The first is that one of the reasons why you might be closing the
transaction is if there's not enough space left in the journal. But
if we you going to a large number of data allocations at commit time,
there's no guaratee that there will be space in the journal for all of
the metadata blocks that might have to be modified in order to make
the block allocations.

The second problem with this scheme is a performance problem; while
you are doing handling delayed allocation blocks, you have to do this
while the journal is still locked, using magic handles that are
allowed to be created while the journal is locked. That adds all
sorts of complexity, and that seems to what you are thinking about
doing. The problem though is that while this is going on, all other
file system activity has to be blocked. So this will cause all sorts
of processes to become suspended waiting for the all of the allocation
activity to complete, which may require bitmap allocation blocks to be
read into disk, etc.

The trade off for all of these problems is that it allows you to delay
the block allocation for only 5 seconds. The question is, is this
worth it, compared with simply mounting the file system with
nodelalloc? It may be all of this complexity doesn't produce enough
of a performance gain over simply using nodelalloc.

So maybe the solution for certain distributions that are catering to
the "inexperienced user" / "users who like to use unstable video
drivers" market is to mount with nodelalloc by default, and tell them
that if they want the performance improvements of delayed allocation,
they need to lobby to get the applications fixed.

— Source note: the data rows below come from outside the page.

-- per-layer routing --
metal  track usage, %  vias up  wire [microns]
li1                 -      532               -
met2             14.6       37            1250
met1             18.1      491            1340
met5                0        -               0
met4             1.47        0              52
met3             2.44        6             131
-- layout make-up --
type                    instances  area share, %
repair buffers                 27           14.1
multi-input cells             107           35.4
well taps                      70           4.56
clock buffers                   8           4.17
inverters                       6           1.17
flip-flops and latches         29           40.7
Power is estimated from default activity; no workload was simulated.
File: flow/run.sh
#!/bin/bash
# OpenROAD 26Q1-2900-gdf79404cd8, Yosys 0.63+post, stock flow scripts
make -C /OpenROAD-flow-scripts/flow DESIGN_CONFIG=/design/flow/config.mk WORK_HOME=/design/flow/orfs finish
File: flow/config.mk
export PLATFORM = sky130hd
export DESIGN_NAME = bin12_7seg3_decoder_anode
export DESIGN_NICKNAME = bin12_7seg3_decoder_anode
export VERILOG_FILES = /design/flow/design.v
export SDC_FILE = /design/flow/constraint.sdc
export NUM_CORES = 4
export LEC_CHECK = 1
export CORE_UTILIZATION = 30
export SYNTH_HDL_FRONTEND = slang
File: flow/constraint.sdc
current_design bin12_7seg3_decoder_anode

set clk_period 18.8
set clk_io_pct 0.2

create_clock -name clk0 -period $clk_period

set non_clock_inputs [all_inputs -no_clocks]
set_input_delay [expr $clk_period * $clk_io_pct] -clock clk0 $non_clock_inputs
set_output_delay [expr $clk_period * $clk_io_pct] -clock clk0 [all_outputs]
File: flow/design.v
package traffic_signal_colors_pkg;
  typedef enum logic [1:0] {FLASHING, RED, YELLOW, GREEN} color_e;
endpackage
module bin12_7seg3_decoder_anode(
  input [11:0] bin,  
  output reg [7:0] disp0,
  output reg [7:0] disp1,
  output reg [7:0] disp2,
  output reg [7:0] disp3
);
reg dp = 1'b0;  
reg [15:0] bcd;  
function [7:0] hex_7seg_decoder_anode;
  input d;  
  input [3:0] hex;  
  case (hex)
    4'b0000: hex_7seg_decoder_anode = {~d, 7'b1000000};  
    4'b0001: hex_7seg_decoder_anode = {~d, 7'b1111001};  
    4'b0010: hex_7seg_decoder_anode = {~d, 7'b0100100};  
    4'b0011: hex_7seg_decoder_anode = {~d, 7'b0110000};  
    4'b0100: hex_7seg_decoder_anode = {~d, 7'b0011001};  
    4'b0101: hex_7seg_decoder_anode = {~d, 7'b0010010};  
    4'b0110: hex_7seg_decoder_anode = {~d, 7'b0000010};  
    4'b0111: hex_7seg_decoder_anode = {~d, 7'b1111000};  
    4'b1000: hex_7seg_decoder_anode = {~d, 7'b0000000};  
    4'b1001: hex_7seg_decoder_anode = {~d, 7'b0010000};  
    4'b1010: hex_7seg_decoder_anode = {~d, 7'b0001000};  
    4'b1011: hex_7seg_decoder_anode = {~d, 7'b0000011};  
    4'b1100: hex_7seg_decoder_anode = {~d, 7'b1000110};  
    4'b1101: hex_7seg_decoder_anode = {~d, 7'b0100001};  
    4'b1110: hex_7seg_decoder_anode = {~d, 7'b0000110};  
    4'b1111: hex_7seg_decoder_anode = {~d, 7'b0001110};  
    default: hex_7seg_decoder_anode = 8'b11111111;        
  endcase
endfunction
integer i;
always @(bin or dp) begin
  bcd = 0;
  for (i = 0; i < 12; i = i + 1) begin  
    if (bcd[3:0] >= 5) bcd[3:0] = bcd[3:0] + 2'b11;
    if (bcd[7:4] >= 5) bcd[7:4] = bcd[7:4] + 2'b11;
    if (bcd[11:8] >= 5) bcd[11:8] = bcd[11:8] + 2'b11;
    if (bcd[15:12] >= 5) bcd[15:12] = bcd[15:12] + 2'b11;
    bcd = {bcd[14:0], bin[11 - i]};
  end
  disp0 = hex_7seg_decoder_anode(dp, bcd[3:0]);
  disp1 = hex_7seg_decoder_anode(dp, bcd[7:4]);
  disp2 = hex_7seg_decoder_anode(dp, bcd[11:8]);
  disp3 = hex_7seg_decoder_anode(dp, bcd[15:12]);
end
endmodule
==> summary.txt <==
total placed cells including tap cells: 686
Top area cell types: sky130_fd_sc_hd__ha_1 5.1%, sky130_fd_sc_hd__nand2_1 4.8%, sky130_fd_sc_hd__a21oi_1 4.6%
Tmin final: 17260 ps
number of logged tool warnings: 37
number of optimization iterations in the first detailed-route pass: 4
Total Negative Setup Slacks: 0 ps
number of distinct standard cells referenced by the synthesized netlist: 101
chip area line of the yosys report: 0.00367 mm²
Setup crit start: bin[10]
post-CTS setup buffers: 0
via count of the first global-routing pass: 3557
vias per cell: 5.85
overall via count from detail_route: 4015
clock buf count: 0
share of post-route cells with drive strength above 1: 0.121
Placer Congestion: 0.890
critical path peak fanout: 11
Wirelength per Cell: 13.0 µm
Post-synth seq share: 0
cell accounting for the most synthesized area: sky130_fd_sc_hd__ha_1
area of the placeable core: 0.0120 mm²
Congestion Overflow GR: 0
unrepaired setup endpoints after global routing: no
Diodes inserted: 0
category of the most critical setup path: input pin to output pin
post-synth design cell area: 0.00367 mm²
area share of the largest cell type after synthesis: 0.0512
Post-Syn Area per Cell: 7.05 µm²
post-route ant nets: 0
number of instances resized during post-cts repair: 0
initial antenna violation count: 0
first-pass GRT wire length: 15800 µm
number of cells on the worst hold path: 4
floorplan row count: 40
Synth Warn #: 0
cell repeated most along the worst path: sky130_fd_sc_hd__ha_1
die outline area: 0.0127 mm²
reported max-cap violation count: 0
CP endpoint kind: output pin
FP Util: 0.306
flop count: 0
Starting DRT DRC Count: 421
Fmax: 58.0 MHz
cell with the largest stage delay on the worst path: sky130_fd_sc_hd__xnor2_1
final standard cell count with taps included and fillers excluded: 686
HPWL after DPL: 6940 µm
max-slew violation count: 0
startpoint of the most critical hold path: bin[0]
number of remaining DRC errors: 0
endpoint required time on the critical path: 15040 ps
pin count of the biggest net entering global routing: 18
number of buffers inserted by hold repair at cts: 0
status: completed
total placed instance area: 0.00415 mm²
peak per-stage delay on the critical path: 680 ps
Slew Limit Headroom: 0.436
measured slew at the worst slew-check pin: 840 ps
Layout Cell Area excl Fill: 0.00415 mm²
die boundary height: 113 µm
Area Growth Syn to Fin: 13.1%
buffer and inverter count on the worst path: 7
Setup Viol. Count Final: 0
Worst Hold Endpoint: disp0[4]
Post-Route WL: 8930 µm
fin crit share: 0.918
worst path arrival time: 13500 ps
gate count of the mapped netlist: 520
sequential cell area: 0 µm²
All-Layer GR Usage: 0.143
CP delay by family, top: AND-OR/OR-AND gates
die width: 113 µm
Tightest Hold Check Type: input pin to output pin
number of cell instances after yosys synthesis: 520
count of endpoints failing hold in the final timing report: 0
I/O pin cnt: 44
Setup crit start kind: input pin
total of buffers placed on input and output ports: 40
stage by stage:
step,hold slack [ps],util,setup slack (ps)
after global routing,8870,0.347,628
after CTS,8780,0.347,1560
after detailed placement,8770,0.347,1600
after floorplan,7640,-,3760
final,8780,0.347,1540
after global placement,8750,0.347,1840
logic make-up (layout without fill, tap and decap cells):
kind of cell    Yosys count  after routing  synth area share
mux                      28             28            0.0874
compound gates          205            205             0.439
buf+inv                  56             72            0.0659
fa+ha+maj                19             19            0.0625
other cells               1              4           0.00102
xor+xnor                 24             24            0.0734
simple gates            187            187             0.271
how the worst max path moves through the flow:
stage | to | depth (start not counted)
CTS | disp2[6] | 44
global route | disp2[6] | 44
finish | disp2[6] | 44
cell type report:
| class | count | area [µm²] |
|---|---|---|
| fillers | 1198 | 7810 |
| inverters | 30 | 113 |
| repair buffers | 42 | 415 |
| well taps | 147 | 184 |
| multi-input cells | 467 | 3440 |
synth_stat cells (4+ instances only):
master                     instances
sky130_fd_sc_hd__xnor2_1          14
sky130_fd_sc_hd__nor4_1            7
sky130_fd_sc_hd__o221ai_1          5
sky130_fd_sc_hd__nor2_1           36
sky130_fd_sc_hd__nand4_1           8
sky130_fd_sc_hd__and2_1            9
sky130_fd_sc_hd__a21oi_1          34
sky130_fd_sc_hd__nor3_1           13
sky130_fd_sc_hd__nand2_1          47
sky130_fd_sc_hd__o311ai_0          5
sky130_fd_sc_hd__a21oi_2           4
sky130_fd_sc_hd__a22oi_1           7
sky130_fd_sc_hd__a211oi_1         13
sky130_fd_sc_hd__o21a_1            5
sky130_fd_sc_hd__o22ai_1           6
sky130_fd_sc_hd__a211o_1           6
sky130_fd_sc_hd__o211ai_1          9
sky130_fd_sc_hd__buf_4             7
sky130_fd_sc_hd__o21bai_1          6
sky130_fd_sc_hd__clkbuf_1         12
sky130_fd_sc_hd__and3_1            7
sky130_fd_sc_hd__mux2_2            9
sky130_fd_sc_hd__xnor2_2           5
sky130_fd_sc_hd__a31oi_1           6
sky130_fd_sc_hd__o21ai_0          24
sky130_fd_sc_hd__ha_1             15
sky130_fd_sc_hd__o21ai_1           7
sky130_fd_sc_hd__inv_1            26
sky130_fd_sc_hd__buf_2             4
sky130_fd_sc_hd__nand3_1          22
sky130_fd_sc_hd__nand2b_1         11
sky130_fd_sc_hd__mux2i_1          14
sky130_fd_sc_hd__a21o_1            6
placed cells by master (no fill, tap or decap), types with 5 or more instances in the layout:
cell type and instances:
sky130_fd_sc_hd__nand2_1 47, sky130_fd_sc_hd__clkdlybuf4s50_1 40, sky130_fd_sc_hd__nor2_1 36, sky130_fd_sc_hd__a21oi_1 34, sky130_fd_sc_hd__inv_1 26, sky130_fd_sc_hd__o21ai_0 24
sky130_fd_sc_hd__nand3_1 22, sky130_fd_sc_hd__ha_1 15, sky130_fd_sc_hd__mux2i_1 14, sky130_fd_sc_hd__xnor2_1 14, sky130_fd_sc_hd__nor3_1 13, sky130_fd_sc_hd__a211oi_1 13
sky130_fd_sc_hd__nand2b_1 11, sky130_fd_sc_hd__mux2_2 9, sky130_fd_sc_hd__and2_1 9, sky130_fd_sc_hd__o211ai_1 9, sky130_fd_sc_hd__nand4_1 8, sky130_fd_sc_hd__and3_1 7
sky130_fd_sc_hd__a22oi_1 7, sky130_fd_sc_hd__nor4_1 7, sky130_fd_sc_hd__o21ai_1 7, sky130_fd_sc_hd__a31oi_1 6, sky130_fd_sc_hd__a21o_1 6, sky130_fd_sc_hd__o22ai_1 6
sky130_fd_sc_hd__a211o_1 6, sky130_fd_sc_hd__o21bai_1 6, sky130_fd_sc_hd__xnor2_2 5, sky130_fd_sc_hd__o21a_1 5, sky130_fd_sc_hd__o311ai_0 5, sky130_fd_sc_hd__o221ai_1 5
routing by layer:
metal,vias up,global-route usage,part of all wire
li1,2063,-,-
met1,1838,0.213,0.51
met2,110,0.242,0.45
met3,4,0.00110,0.037
met4,0,0.00711,0.0028
met5,-,0,0
### ./config.mk
export PLATFORM = sky130hd
export DESIGN_NAME = traffic_signal_control_system
export DESIGN_NICKNAME = traffic_signal_control_system
export VERILOG_FILES = /design/flow/design.v
export SDC_FILE = /design/flow/constraint.sdc
export NUM_CORES = 4
export LEC_CHECK = 1
export CORE_AREA = 10 10 77 77
export DIE_AREA = 0 0 87 87
export SYNTH_HDL_FRONTEND = slang
### ./constraint.sdc
current_design traffic_signal_control_system

set clk_period 3.0
set clk_io_pct 0.2

create_clock -name clk0 -period $clk_period [get_ports {clk}]

set non_clock_inputs [all_inputs -no_clocks]
set_input_delay [expr $clk_period * $clk_io_pct] -clock clk0 $non_clock_inputs
set_output_delay [expr $clk_period * $clk_io_pct] -clock clk0 [all_outputs]
### ./design.v
package traffic_signal_colors_pkg;
  typedef enum logic [1:0] {FLASHING, RED, YELLOW, GREEN} color_e;
endpackage
module traffic_signal_control_system
  import traffic_signal_colors_pkg::*;
#(
  parameter SIGNAL_DURATION_GREEN = 20,
  parameter SIGNAL_DURATION_YELLOW = 5,
  parameter SIGNAL_DURATION_PED_CROSSING = 25,
  parameter SIGNAL_DURATION_FLASHING = 20
) (
  input logic clk, reset,  
  output color_e signal_sb,  
  output color_e signal_sb_turn,  
  output color_e signal_nb,  
  output color_e signal_nb_turn,  
  output color_e signal_wb,  
  output color_e signal_wb_turn,  
  output color_e signal_eb,  
  output color_e signal_eb_turn,  
  output color_e ped_signal_ns,  
  output color_e ped_signal_ew  
);
logic [7:0] timer = '0;
typedef enum logic [3:0] {
  FLASHING_RED,  
  SB_ALL_G,  
  SB_TURN_Y,  
  NS_THROUGH_G,  
  NB_G_SB_Y,  
  NB_ALL_G,  
  NB_ALL_Y,  
  WB_ALL_G,  
  WB_TURN_Y,  
  EW_THROUGH_G,  
  EB_G_WB_Y,  
  EB_ALL_G,  
  EB_ALL_Y  
} state_e;
state_e cs, ns;  
always_comb begin
  signal_sb = RED;
  signal_sb_turn = RED;
  signal_nb = RED;
  signal_nb_turn = RED;
  signal_wb = RED;
  signal_wb_turn = RED;
  signal_eb = RED;
  signal_eb_turn = RED;
  ped_signal_ns = RED;
  ped_signal_ew = RED;
  case (cs)
    FLASHING_RED: begin
      signal_sb = FLASHING;
      signal_sb_turn = FLASHING;
      signal_nb = FLASHING;
      signal_nb_turn = FLASHING;
      signal_wb = FLASHING;
      signal_wb_turn = FLASHING;
      signal_eb = FLASHING;
      signal_eb_turn = FLASHING;
      ped_signal_ns = FLASHING;
      ped_signal_ew = FLASHING;
      ns = (timer == 'b1) ? SB_ALL_G : FLASHING_RED;
    end
    SB_ALL_G: begin
      signal_sb = GREEN;
      signal_sb_turn = GREEN;
      ns = (timer == 'b1) ? SB_TURN_Y : SB_ALL_G;
    end
    SB_TURN_Y: begin
      signal_sb = GREEN;
      signal_sb_turn = YELLOW;
      ns = (timer == 'b1) ? NS_THROUGH_G : SB_TURN_Y;
    end
    NS_THROUGH_G: begin
      signal_sb = GREEN;
      signal_nb = GREEN;
      ped_signal_ns = GREEN;
      ns = (timer == 'b1) ? NB_G_SB_Y : NS_THROUGH_G;
    end
    NB_G_SB_Y: begin
      signal_sb = YELLOW;
      signal_nb = GREEN;
      ns = (timer == 'b1) ? NB_ALL_G : NB_G_SB_Y;
    end
    NB_ALL_G: begin
      signal_nb = GREEN;
      signal_nb_turn = GREEN;
      ns = (timer == 'b1) ? NB_ALL_Y : NB_ALL_G;
    end
    NB_ALL_Y: begin
      signal_nb = YELLOW;
      signal_nb_turn = YELLOW;
      ns = (timer == 'b1) ? WB_ALL_G : NB_ALL_Y;
    end
    WB_ALL_G: begin
      signal_wb = GREEN;
      signal_wb_turn = GREEN;
      ns = (timer == 'b1) ? WB_TURN_Y : WB_ALL_G;
    end
    WB_TURN_Y: begin
      signal_wb = GREEN;
      signal_wb_turn = YELLOW;
      ns = (timer == 'b1) ? EW_THROUGH_G : WB_TURN_Y;
    end
    EW_THROUGH_G: begin
      signal_wb = GREEN;
      signal_eb = GREEN;
      ped_signal_ew = GREEN;
      ns = (timer == 'b1) ? EB_G_WB_Y : EW_THROUGH_G;
    end
    EB_G_WB_Y: begin
      signal_wb = YELLOW;
      signal_eb = GREEN;
      ns = (timer == 'b1) ? EB_ALL_G : EB_G_WB_Y;
    end
    EB_ALL_G: begin
      signal_eb = GREEN;
      signal_eb_turn = GREEN;
      ns = (timer == 'b1) ? EB_ALL_Y : EB_ALL_G;
    end
    EB_ALL_Y: begin
      signal_eb = YELLOW;
      signal_eb_turn = YELLOW;
      ns = (timer == 'b1) ? SB_ALL_G : EB_ALL_Y;
    end
    default: ns = FLASHING_RED;
  endcase
end
always_ff @(posedge clk or posedge reset) begin
  if (reset) begin
    cs <= FLASHING_RED;
    timer <= SIGNAL_DURATION_FLASHING;
  end
  else begin
    cs <= ns;
    if (timer == 'b1) begin
      case (cs)
        EB_ALL_Y: timer <= SIGNAL_DURATION_FLASHING;
        FLASHING_RED, NB_G_SB_Y, NB_ALL_Y, EB_G_WB_Y: timer <= SIGNAL_DURATION_GREEN;
        SB_ALL_G, NS_THROUGH_G, NB_ALL_G, WB_ALL_G, EW_THROUGH_G, EB_ALL_G: timer <= SIGNAL_DURATION_YELLOW;
        SB_TURN_Y, WB_TURN_Y:  timer <= SIGNAL_DURATION_PED_CROSSING;
        default: timer <= SIGNAL_DURATION_FLASHING;
      endcase
    end
    else begin
      timer <= timer - 1;
    end
  end
end
endmodule
### ./run.sh
#!/bin/bash
# OpenROAD 26Q1-2900-gdf79404cd8, Yosys 0.63+post, stock flow scripts
make -C /OpenROAD-flow-scripts/flow DESIGN_CONFIG=/design/flow/config.mk WORK_HOME=/design/flow/orfs finish
==> notes.md <==
This note records the results obtained with Yosys and OpenROAD.

Synth
The count of synthesis-stage warnings from yosys is 0. The synthesized design spends more area on one cell type than any other, namely sky130_fd_sc_hd__dfrtp_1. The cell total in the yosys stat output is around 100. In the synthesized netlist, the number of instances is 103. Sorting the synthesis cell report by count puts at the top sky130_fd_sc_hd__nand2_1. The count of flip-flops with a built-in enable after synthesis is 0.

The synthesized area per cell is about 8.3 µm². Yosys reports that the leading cell type by area covers between 20 and 30% of the netlist area. After synthesis, flip-flops and latches occupy a little over a third of the total area. Per the synthesis report, the number of distinct cell types is 31. By count the netlist is led by sky130_fd_sc_hd__nand2_1 (14), sky130_fd_sc_hd__dfrtp_1 (10), sky130_fd_sc_hd__nor2_1 (10). The number of synthesized register bits is 12.

The post-synthesis async set-or-reset flop share is ~100%. Looking at the cell usage after synthesis, the top flip-flop cell is sky130_fd_sc_hd__dfrtp_1. The mapped netlist covers approximately 860 µm².

Sorting the synthesized cells by area gives the leading types as sky130_fd_sc_hd__dfrtp_1 (29%), sky130_fd_sc_hd__mux2_2 (6.6%), sky130_fd_sc_hd__dfstp_2 (6.1%), sky130_fd_sc_hd__nand2_1 (6.1%), sky130_fd_sc_hd__nor2_1 (4.4%). The area recorded from the Yosys report for this design is 856 µm².

Critical path
The worst setup slack for register-to-register paths is ~1100 ps. For reference, the critical path cell chain is nand2b_1, or2_2, o21ai_0, clkdlybuf4s50_1. The critical-path maximum fanout is 14.

In the setup report, the worst path falls into the class flop to output port. The kind of cell adding the most delay to the critical path is simple AND/OR/NAND/NOR gates. The slowest stage cell on the critical path is sky130_fd_sc_hd__dfrtp_1.

Per STA, the startpoint of the critical path is cs[3]$_DFF_PP0_. The critical register-to-register path startpoint is timer[1]$_DFF_PP0_. The maximum single-stage delay on the critical path is between 500 and 600 ps.

The critical path capture point type is an output port. For the worst setup path, the data arrival time is about 2000 ps. The critical path data required time is between 2000 and 2500 ps.

The buffer-and-inverter tally for the worst setup path is 1. STA classifies the critical path startpoint as a flop.

Timing
Max-slew check failures listed in the final report amount to 0. The final hold violation count is 0. The actual transition at the worst max-transition pin is 649 ps. The final-layout worst hold slack is between 500 and 600 ps. The routed design could run at a clock period as short as about 2600 ps. Setup repair after global routing left no endpoint under its margin. Across all checked pins, the minimum headroom to the slew limit is roughly 56%.

Setup violations remaining at the end of the flow were counted as 0. For this run, the top clock speed supported by timing is just under 400 MHz. The final layout reports a setup TNS of 0 ps.

The part of the cycle the worst path needs is a little under nine tenths. The final setup skew is 7.16 ps.

GRT
Entering global routing, the biggest net connects 17 pins. The via count of the first global-routing pass was 695. The initial antenna violation count is 0. The first-pass GRT wire length is approximately 3300 µm. The remaining global-route overflow is 0. Global routing used a little over 5% of the available tracks across all layers.

Floorplan
The vertical extent of the die is around 87 µm. The initialized floorplan defines 24 standard-cell rows. The floorplan step defined a die boundary enclosing between 0.007 and 0.008 mm². The floorplan utilization is 19.7%. The floorplan report gives the top-level pin count as 22. Measured along the x axis, the die boundary spans about 87 µm.

The area of the core region is between 0.004 and 0.005 mm².

Finish
The final layout report lists a filler cell count of 462. The relative area change from synthesis to final layout is 34.2%. Cells fill about a quarter of the core in the end. In the final layout, the share of cells above drive strength 1 is 10.6%. The multi-input logic area is roughly 500 µm². The area used by sequential logic in the layout is a little over 300 µm².

Drt
The violation count after the first detailed-routing iteration is around 46. The final layout contains routed wiring with a total length of between 2000 and 2500 µm. The DRC violation total left in the routed layout is recorded as 0. The vias after detailed routing is 779. The count of nets left with antenna violations once routing finished came out at 0. In the log, the iteration count for the first detailed-route pass is 4. The total antenna diodes in the routed design is 0. For this run, the detailed router reports a per-instance via density of ~4.5. After detailed routing, the average wire length per cell comes to roughly 12 µm.

Worst hold path
The start point of the worst hold path is timer[7]$_DFF_PP0_. STA reports the tightest min-delay check as being of type flop to flop.

Power and ir drop
Summed over all cells, the static leakage comes to around 0.48 nW. The worst VDD IR drop from the latest analysis is between 150 and 200 µV. The total power per unit cell area is 273 mW/mm².

CTS
The report puts the hold buffer count at CTS at 0. The longest clock path from root to sink contains 2 buffers. TritonCTS built the clock tree.

Looking at the worst setup and hold paths, the clock pins of their registers show a slew of roughly 50 ps. Looking at the clock tree report, the H-tree level count equals 1. The number of clock buffers added by TritonCTS is 3.

Buffers added to address setup during post-CTS repair amount to 0. Per the CTS log, the root buffer master is sky130_fd_sc_hd__clkbuf_8. The skew report gives the latency at the later pin of the worst-skew pair as between 200 and 250 ps.

The number of sinks driven by the clock tree is 12. Once the clock tree was built, the resizer swapped 0 gates to a different size.

Placement
Buffers placed on the I/O ports in this run total 21. Routability-driven placement finished with a final weighted congestion of 0.794. The sum of net half-perimeters after detailed placement is 1560 µm.

Outcome
The flow ran to the end, and the final reports show no timing, DRC or antenna violations.

Job
The max-capacitance violation count is 0. The logs give a warning total of 26.
[path summary, 6_finish.rpt]
path / to / depth (start not counted)
min in group asynchronous: timer[6]$_DFF_PP0_ / 2
hold reg to reg: timer[7]$_DFF_PP0_ / 1
setup / recovery: signal_wb[1] / 4
setup reg to reg: timer[4]$_DFF_PP1_ / 5
hold / removal: timer[7]$_DFF_PP0_ / 1
max in group asynchronous: timer[2]$_DFF_PP1_ / 2
[kinds of logic after synthesis]
| family | synth area share [%] |
|---|---|
| buffers and inverters | 6.29 |
| and+or+nand+nor | 28.9 |
| DFF | 35.4 |
| adders and majority gates | 2.92 |
| muxes | 8.92 |
| AOI/OAI and AO/OA | 11.4 |
| xor gates and xnor gates | 6.14 |
[power breakdown]
group          leakage (nW)  switching [W]  internal, W
combinational         0.304     0.00000327   0.00000121
sequential            0.152              0     0.000162
clock                0.0228      0.0000536    0.0000931
[layout make-up]
| class | count | area share, % |
|---|---|---|
| Multi-Input combinational cell | 79 | 43.5 |
| Sequential cell | 12 | 26.4 |
| Timing Repair Buffer | 21 | 18.3 |
| Tap cell | 52 | 5.66 |
| Clock buffer | 4 | 3.92 |
| Inverter | 7 | 2.29 |
[routing by layer]
| layer | up-vias | GRT usage, % | wire [µm] |
|---|---|---|---|
| met3 | 2 | 1.70 | 98 |
| met4 | 0 | 0.736 | 38 |
| met2 | 13 | 7.99 | 996 |
| li1 | 398 | - | - |
| met1 | 366 | 7.04 | 893 |
| met5 | - | 0 | 0 |
[sequential cells by signal, summed over array words and instances (netlist names)]
register	flops
cs	4
timer	8
[cell usage in the layout (no fill, tap or decap), drive strengths merged, types with 4 or more instances in the layout]
cell type      count
clkdlybuf4s50     21
nand2             14
nor2              10
dfrtp             10
inv                7
nor3               6
nand3              5
mux2               5
o21ai              4
xnor2              4
clkbuf             4
[metrics by stage]
step | power (W) | setup slack (ps) | std cells | area [µm²]
5_1_grt | 0.000328 | 278 | 175 | 1150
3_5_place_dp | 0.000170 | 664 | 171 | 1100
2_1_floorplan | 0.000167 | 1220 | 103 | 856
4_1_cts | 0.000322 | 408 | 175 | 1150
6_report | 0.000313 | 411 | 175 | 1150
3_3_place_gp | 0.000170 | 681 | 171 | 1100
Power and IR drop assume default switching activity.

(After all, these problems are going to be around no matter whether
people use XFS or btrfs; most modern file systems are going to use
delayed allocation, so sooner or later the broken applications really
need to get fixed. The defiant user's cry, "well, if you don't fix
this I'll switch to xfs/btrfs!" isn't going to help in this case....)

- Ted


2010-02-12 03:22:15

by Kailas Joshi

[permalink] [raw]
Subject: Re: Help on Implementation of EXT3 type Ordered Mode in EXT4

On 12 February 2010 01:26, <[email protected]> wrote:
> I've mostly given up on trying to get alloc_on_commit work, for two
> reasons.
>
> The first is that one of the reasons why you might be closing the
> transaction is if there's not enough space left in the journal. ?But
> if we you going to a large number of data allocations at commit time,
> there's no guaratee that there will be space in the journal for all of
> the metadata blocks that might have to be modified in order to make
> the block allocations.
Won't this get fixed by performing early reservations as mentioned in
my scheme? We are reserving required credits in the path of write
system call and these will be kept reserved until transaction commit.
So, the journal space for allocation at commit will be guaranteed.

>
> The second problem with this scheme is a performance problem; while
> you are doing handling delayed allocation blocks, you have to do this
> while the journal is still locked, using magic handles that are
> allowed to be created while the journal is locked. ?That adds all
> sorts of complexity, and that seems to what you are thinking about
> doing. ?The problem though is that while this is going on, all other
> file system activity has to be blocked. ?So this will cause all sorts
> of processes to become suspended waiting for the all of the allocation
> activity to complete, which may require bitmap allocation blocks to be
> read into disk, etc.
Sorry, I didn't understand why processes need to be suspended.
In my scheme, I am issuing magic handle only after locking the current
transaction. AFAIK after the transaction is locked, it can receive the
block journaling requests for already created handles(in our case, for
already reserved journal space), and the new concurrent requests for
journal_start() will go to the new current transaction. Since, the
credits for locked transaction are fixed (by means of early
reservations) we can know whether journal has enough space for the new
journal_start(). So, as long as journal has enough space available,
new processes need now be stalled.

Please correct me if this is wrong.


> The trade off for all of these problems is that it allows you to delay
> the block allocation for only 5 seconds. ?The question is, is this
> worth it, compared with simply mounting the file system with
> nodelalloc? ?It may be all of this complexity doesn't produce enough
> of a performance gain over simply using nodelalloc.
I agree. The performance gain might not be good enough compared to
'nodelalloc'. However, our goal is providing data consistency
equivalent to Journal mode at low cost. So, we are interested in
comparing performance of alloc_on_commit (and our technique) with
performance of Journal mode.

Thanks & Regards,
Kailas

2010-02-12 20:07:29

by Theodore Ts'o

[permalink] [raw]
Subject: Re: Help on Implementation of EXT3 type Ordered Mode in EXT4

On Fri, Feb 12, 2010 at 08:52:15AM +0530, Kailas Joshi wrote:
> Won't this get fixed by performing early reservations as mentioned in
> my scheme? We are reserving required credits in the path of write
> system call and these will be kept reserved until transaction commit.
> So, the journal space for allocation at commit will be guaranteed.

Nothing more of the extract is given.